There are objections online that Requiem isn't really a Sisters of Battle book, in that the Order of the Last Candle and their homeworld is so unusual. I get where that comes from, but the Imperium is huge, and I love that Fehervari has been let loose to carve out his own little niche of it. I liked Requiem Infernal enough that I decided to read the rest of the series.
**
‘We have to go,’ the ghost boy whispered into the darkness.
- The Reverie, Peter Fehervari
The fourth Dark Coil novel stars the Angels Resplendent, a Blood Angels successor chapter who appeared in Requiem. They're a bunch of crusading artists, who collect interesting people they call Muses on their homeworld. It's quite similar to the Remembrancers on the expeditionary fleets in the Horus Heresy novels. However, all is not well on Malpertuis, the Painted World, with some of the Muses and even some of the space marines becoming corrupted.

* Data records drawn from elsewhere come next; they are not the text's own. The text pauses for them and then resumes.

Source: an optimization exercise on an open RTL-to-GDS flow (aim: small area). Production flows keep margins and buffers that such runs may drop.
Function was checked by simulation only, so behaviour that the tests miss may differ from the original.
Power figures rest on the tool's default switching activity, not on a simulated workload.

==> module decode_stage_pipe, before the edit <==
module decode_stage_pipe #(
  parameter int          N      = 32,
  parameter logic [3:0]  PC_REG = 4'd15
) (
  input  logic         clk,
  input  logic         rst,
  input  logic         in_valid,
  input  logic [31:0]  inst,
  input  logic [N-1:0] pc,
  input  logic         reg_src_a1,
  input  logic         reg_src_a2,
  input  logic [1:0]   imm_src,
  input  logic         reg_write,
  input  logic [3:0]   a3,
  input  logic [N-1:0] wd3,
  input  logic         ex_stall,
  input  logic         flush,
  output logic [3:0]   a1,
  output logic [3:0]   a2,
  output logic         stall_fd,
  output logic         out_valid,
  output logic [N-1:0] out_rd1,
  output logic [N-1:0] out_rd2,
  output logic [N-1:0] out_imm,
  output logic [3:0]   out_rd,
  output logic [2:0]   out_cond,
  output logic [1:0]   out_op,
  output logic [4:0]   out_cmd,
  output logic         out_imm_flag,
  output logic         out_mem_load,
  output logic [N-1:0] r0,
  output logic [N-1:0] r1
);
  localparam int NR = 15;   
  logic [N-1:0]  rf   [NR];
  logic [N-1:0]  rf_d [NR];
  logic [NR-1:0] wm;        
  logic [NR-1:0] wr;        
  logic [NR-1:0] kp;        
  logic          wr_en;
  logic          q_valid;
  logic [N-1:0]  q_rd1, q_rd2;
  logic [31:0]   q_inst;
  logic [1:0]    q_isrc;
  logic          d_valid;
  logic [31:0]   d_inst;
  logic [1:0]    d_isrc;
  logic          load_use, hold, load;
  logic          pc1, pc2, byp1, byp2;
  logic [NR-1:0] s1, s2;
  logic [N-1:0]  rd1_n, rd2_n;
  assign a1    = reg_src_a1 ? PC_REG : inst[16:13];
  assign a2    = reg_src_a2 ? inst[20:17] : inst[3:0];
  assign wr_en = reg_write && (a3 != PC_REG);
  for (genvar i = 0; i < NR; i++) begin : g_row
    assign wm[i] = reg_write && (a3 == 4'(i));
    assign wr[i] = wm[i] && !rst;
    assign kp[i] = !wm[i] && !rst;
    for (genvar k = 0; k < N; k++) begin : g_bit
      dsp_ao22 u_d (.a0(wr[i]), .b0(wd3[k]), .a1(kp[i]), .b1(rf[i][k]), .y(rf_d[i][k]));
    end
    always_ff @(posedge clk) rf[i] <= rf_d[i];
  end
  assign out_mem_load = (q_inst[28:27] == 2'b01) && q_inst[21];
  assign load_use = q_valid && out_mem_load && in_valid &&
                    (((q_inst[20:17] == a1) && (a1 != PC_REG)) ||
                     ((q_inst[20:17] == a2) && (a2 != PC_REG)));
  assign stall_fd = !flush && (ex_stall || load_use);
  assign hold = ex_stall && !rst && !flush;
  assign load = !ex_stall && !rst && !flush && !load_use;
  assign pc1  = (a1 == PC_REG) && load;
  assign pc2  = (a2 == PC_REG) && load;
  assign byp1 = wr_en && (a3 == a1) && load;
  assign byp2 = wr_en && (a3 == a2) && load;
  for (genvar i = 0; i < NR; i++) begin : g_sel
    assign s1[i] = (a1 == 4'(i)) && !wm[i] && load;
    assign s2[i] = (a2 == 4'(i)) && !wm[i] && load;
  end
  for (genvar k = 0; k < N; k++) begin : g_rd
    logic [NR-1:0] col;
    for (genvar i = 0; i < NR; i++) begin : g_c
      assign col[i] = rf[i][k];
    end
    dsp_rsel u_rs1 (.s(s1), .d(col), .ps(pc1), .p(pc[k]), .bs(byp1), .b(wd3[k]),
                    .hs(hold), .h(q_rd1[k]), .y(rd1_n[k]));
    dsp_rsel u_rs2 (.s(s2), .d(col), .ps(pc2), .p(pc[k]), .bs(byp2), .b(wd3[k]),
                    .hs(hold), .h(q_rd2[k]), .y(rd2_n[k]));
  end
  dsp_ao22 u_v (.a0(load), .b0(in_valid), .a1(hold), .b1(q_valid), .y(d_valid));
  for (genvar k = 0; k < 32; k++) begin : g_inst
    dsp_ao22 u_i (.a0(load), .b0(inst[k]), .a1(hold), .b1(q_inst[k]), .y(d_inst[k]));
  end
  for (genvar k = 0; k < 2; k++) begin : g_isrc
    dsp_ao22 u_s (.a0(load), .b0(imm_src[k]), .a1(hold), .b1(q_isrc[k]), .y(d_isrc[k]));
  end
  always_ff @(posedge clk) begin
    q_valid <= d_valid;
    q_rd1   <= rd1_n;
    q_rd2   <= rd2_n;
    q_inst  <= d_inst;
    q_isrc  <= d_isrc;
  end
  always_comb begin
    case (q_isrc)
      2'b00:   out_imm = N'(q_inst[7:0]);
      2'b01:   out_imm = N'(q_inst[11:0]);
      2'b10:   out_imm = N'($signed({q_inst[23:0], 2'b00}));
      default: out_imm = N'($signed(q_inst[25:0]));
    endcase
  end
  assign out_valid    = q_valid;
  assign out_rd1      = q_rd1;
  assign out_rd2      = q_rd2;
  assign out_rd       = q_inst[20:17];
  assign out_cond     = q_inst[31:29];
  assign out_op       = q_inst[28:27];
  assign out_cmd      = q_inst[25:21];
  assign out_imm_flag = q_inst[26];
  assign r0           = rf[0];
  assign r1           = rf[1];
endmodule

It's all rather Fulgrim, in other words, if much less boring. But for whatever reason it didn't grip me nearly as well as Requiem, although it gets better toward the end. I think that part of it is that frankly, loyalist marines are kinda boring, and the parallels to Fulgrim were quite strong as well. But I was entertained.
**
No matter how often Voyle relives it, the end always begins the same way.
- The Greater Evil, Peter Fehervari
The first two Dark Coil novels are collected in an omnibus called Dark Coil: Damnation with a bunch of related short stories. The first novel is Fire Caste, and it's basically Apocalypse: Now 40,000, with the Imperial Guard protagonists going upriver in search of a Tau leader who might as well be called K'urtz. It's very Fehervari with its haunted characters, very properly grimdark, and very good.
I'm a little disappointed that GW's barely done anything with the Gue'vesa, that is, the humans who've gone over to the Greater Good. One of the only recent games with rules for them was Aeronautica Imperialis, before it switched over to 30k, and I enjoyed painting a bunch of Imperial flyers in Tau colors. I've kind of lost interest in 28mm lately, but Fire Caste almost makes me want to build some Gue'vesa.
Fire Caste is followed by Cult of the Spiral Dawn and its associated short stories, all of which are quite good. Again, this is dangerous stuff, because I've still got the Genestealer Cult half of a Deathwatch: Overkill box hanging around, and now I want to actually paint a cult.
I like Fehervari's characters, his writing is good and effortless to read, and I think he really nails the dystopia of the Imperium without descending into grimdark for the sake of grimdark.
**
So yeah, I'd say that if you want to read Warhammer 40,000 fiction, I don't think you can do much better than the Dark Coil series. Highly recommended.